Aside from being president of MCAD, Coogan enjoys sculpting and has created his own personal work. Coogan's sculptural objects, installations, and functional works have been shown in solo shows at the Monique Knowlton Gallery, Lenore Gray Gallery, and Helander Gallery. His public commissions include works for the cities Cambridge, Boston, Providence, and Green Bay.
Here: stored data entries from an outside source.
Source: an optimization exercise on an open RTL-to-GDS flow (aim: small area and few clock cycles per item). Production flows keep margins and buffers that such runs may drop.
Function was checked by simulation only, so behaviour that the tests miss may differ from the original.

zinc:
==> flow/design.v (excerpt) <==
module aabb_contact_impulse_resolver (
  input  logic          clk,
  input  logic          rst_n,
  input  logic          start,
  output logic          busy,
  input  logic [47:0]   in_box_one_min,
  input  logic [47:0]   in_box_one_max,
  input  logic [47:0]   in_box_two_min,
  input  logic [47:0]   in_box_two_max,
  input  logic [47:0]   in_vel_one,
  input  logic [47:0]   in_vel_two,
  input  logic [15:0]   in_mass_one,
  input  logic [15:0]   in_mass_two,
  input  logic [8:0]    in_bounce_one,
  input  logic [8:0]    in_bounce_two,
  input  logic          in_fixed_one,
  input  logic          in_fixed_two,
  output logic          out_valid,
  output logic          out_overlap,
  output logic          out_applied,
  output logic [1:0]    out_contact_axis,
  output logic          out_normal_negative,
  output logic [47:0]   out_new_vel_one,
  output logic [47:0]   out_new_vel_two
);
Size: roughly 11000 cells after synthesis, ~1100 flip-flops, ~450 I/O pins, roughly 88000 um2 of cells after synthesis.
export LEC_CHECK = 0
export ABC_AREA = 1
export CAP_MARGIN = 20
export CORE_MARGIN = 2
export CORE_UTILIZATION = 45
export CTS_CLUSTER_DIAMETER = 200
export CTS_CLUSTER_SIZE = 20
export PLACE_DENSITY = 0.68
export SLEW_MARGIN = 20
create_clock -name core_clock -period 10.0 [get_ports {clk}]
standard.sh (not shown) runs the stock make flow with config.mk's settings and CLKGATE_MAP_FILE= SYNTH_SCRIPT=/design/flow/synth_recipe.tcl, a recipe that flattens the netlist after the stock synthesis.
==> flow/flow/run.sh <==
#!/bin/bash
# The standard layout (standard.sh: ORFS with the standard flow's settings), except that
# the port buffers are made from the smallest buffer cell, buf_1, instead of
# the cell buffer_ports picks on its own. Every port still gets its buffer.
# The full output of the layout goes to layout.log in this folder; each ORFS
# step also keeps its own log under orfs/logs.
set -euo pipefail
bash standard.sh \
  "BUFFER_PORTS_ARGS=-buffer_cell sky130_fd_sc_hd__buf_1" \
  finish > layout.log 2>&1
Testbench counts of zinc, summed over its fixed seeds: cycles 24,048, items 24,000.
Changes in xenon relative to zinc:
- SLEW_MARGIN changed from 20 to 10
- PLACE_DENSITY removed (was 0.68)
- CORE_UTILIZATION changed from 45 to 40
- CAP_MARGIN changed from 20 to 10
Against zinc, xenon comes in 15 ps higher on final critical delay including setup and external delays. xenon reports a higher layout overhead on the synthesized area than zinc does. xenon vs zinc on total global-route track usage: xenon is the lower one. In xenon, placer's final routability congestion estimate is lower than in zinc. In the tables for xenon and zinc, multi-input gate share of total cell area reads higher with zinc. Setup WNS zinc -> xenon: worse. Relative to zinc, the post-placement worst setup slack of xenon is lower by 28 ps. Comparing the two runs side by side, xenon comes out behind zinc on core area.
What pepper does differently from xenon at the input level:
- GPL_TIMING_DRIVEN now 0, previously not set
- CAP_MARGIN now 20, was 10
- SLEW_MARGIN now 20, was 10
==> comparison <==
Between xenon and pepper, the non-clock buffer count is lower for pepper.
Diff xenon and pepper: routed via count higher in pepper
On count of cell instances traversed by the critical path: between xenon and pepper, it ends up higher for pepper.
Area of the multi-input gates (pepper over xenon): increase, 960 um2
Worst setup slack (lower): pepper
Taking xenon as the reference, in pepper global-route track usage on met3 climbed 0.23 points, data arrival time of the worst path picked up an extra 2740 ps, final critical-path share of the clock period now sits higher.
xenon reports its highest routing layer actually used as met4 while pepper reports met5.
[inputs] delta vs pepper
- a deleted GPL_TIMING_DRIVEN that had been 0
Results
- Compared delta vs pepper, and non-clock buffer count is up in delta.
- In the flow results for delta and pepper, the post-route clock period utilization is larger on pepper.
- As far as total number of sequential cells goes, pepper and delta are indistinguishable; the numbers are identical.
- Met1 routed wirelength after detailed routing in delta vs pepper: down about 5%

==> re-timing with driven ports <==
The flow's constraints put no driver on any port. The routed layouts listed below were extracted and timed again, unchanged, in two steps.
Step 1, drivers: a clkbuf_16 drives clk and a buf_2 each remaining input, both assumed.
Step 2 moves the port delays by t, midway between the first and last clock arrival at a register: inputs arrive t later, outputs are due t later. That takes back most of the time a late clock gives input paths.
Slacks: ideal ports / drivers / drivers and shift; pairs: ideal ports / drivers.
run | t, ns | setup WS [ns] | hold WS [ns] | worst register clock-pin slew, ns
zinc | 0.746 | 0.473 / 0.396 / -0.064 | 0.303 / 0.303 / 0.303 | 0.11 / 0.11
xenon | 0.767 | 0.458 / 0.379 / -0.107 | 0.310 / 0.310 / 0.310 | 0.11 / 0.11
pepper | 0.778 | 0.301 / 0.250 / -0.462 | 0.289 / 0.289 / 0.289 | 0.12 / 0.12
delta | 0.775 | 0.390 / 0.311 / -0.139 | 0.298 / 0.298 / 0.298 | 0.11 / 0.11
Met with ideal ports but missed after step 2: setup timing in every run listed. The setup slack of pepper, which loses most, moves by -0.051 ns with the drivers and by -0.763 ns with both steps.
Coogan had his first solo art show in New York, at the Knowlton Gallery, where he wanted the audience to be confused with the shapes and angles he created with all his work being shown, which was created using bronze, aluminum, and steel. Coogan discusses his inspirations for creating his shapes in sculpturing, which include "Cana Street stores, in grocery stores, anthropological museums and on the beach." The New York Times wrote an article about Coogan's artwork in 1982, discussing his talent in the arts and how he has a future in it. He has chosen to pursue education and art education as a career.

References 

Living people
Artists from Massachusetts
Brown University alumni
Hunter College alumni
Rhode Island School of Design faculty
Year of birth missing (living people)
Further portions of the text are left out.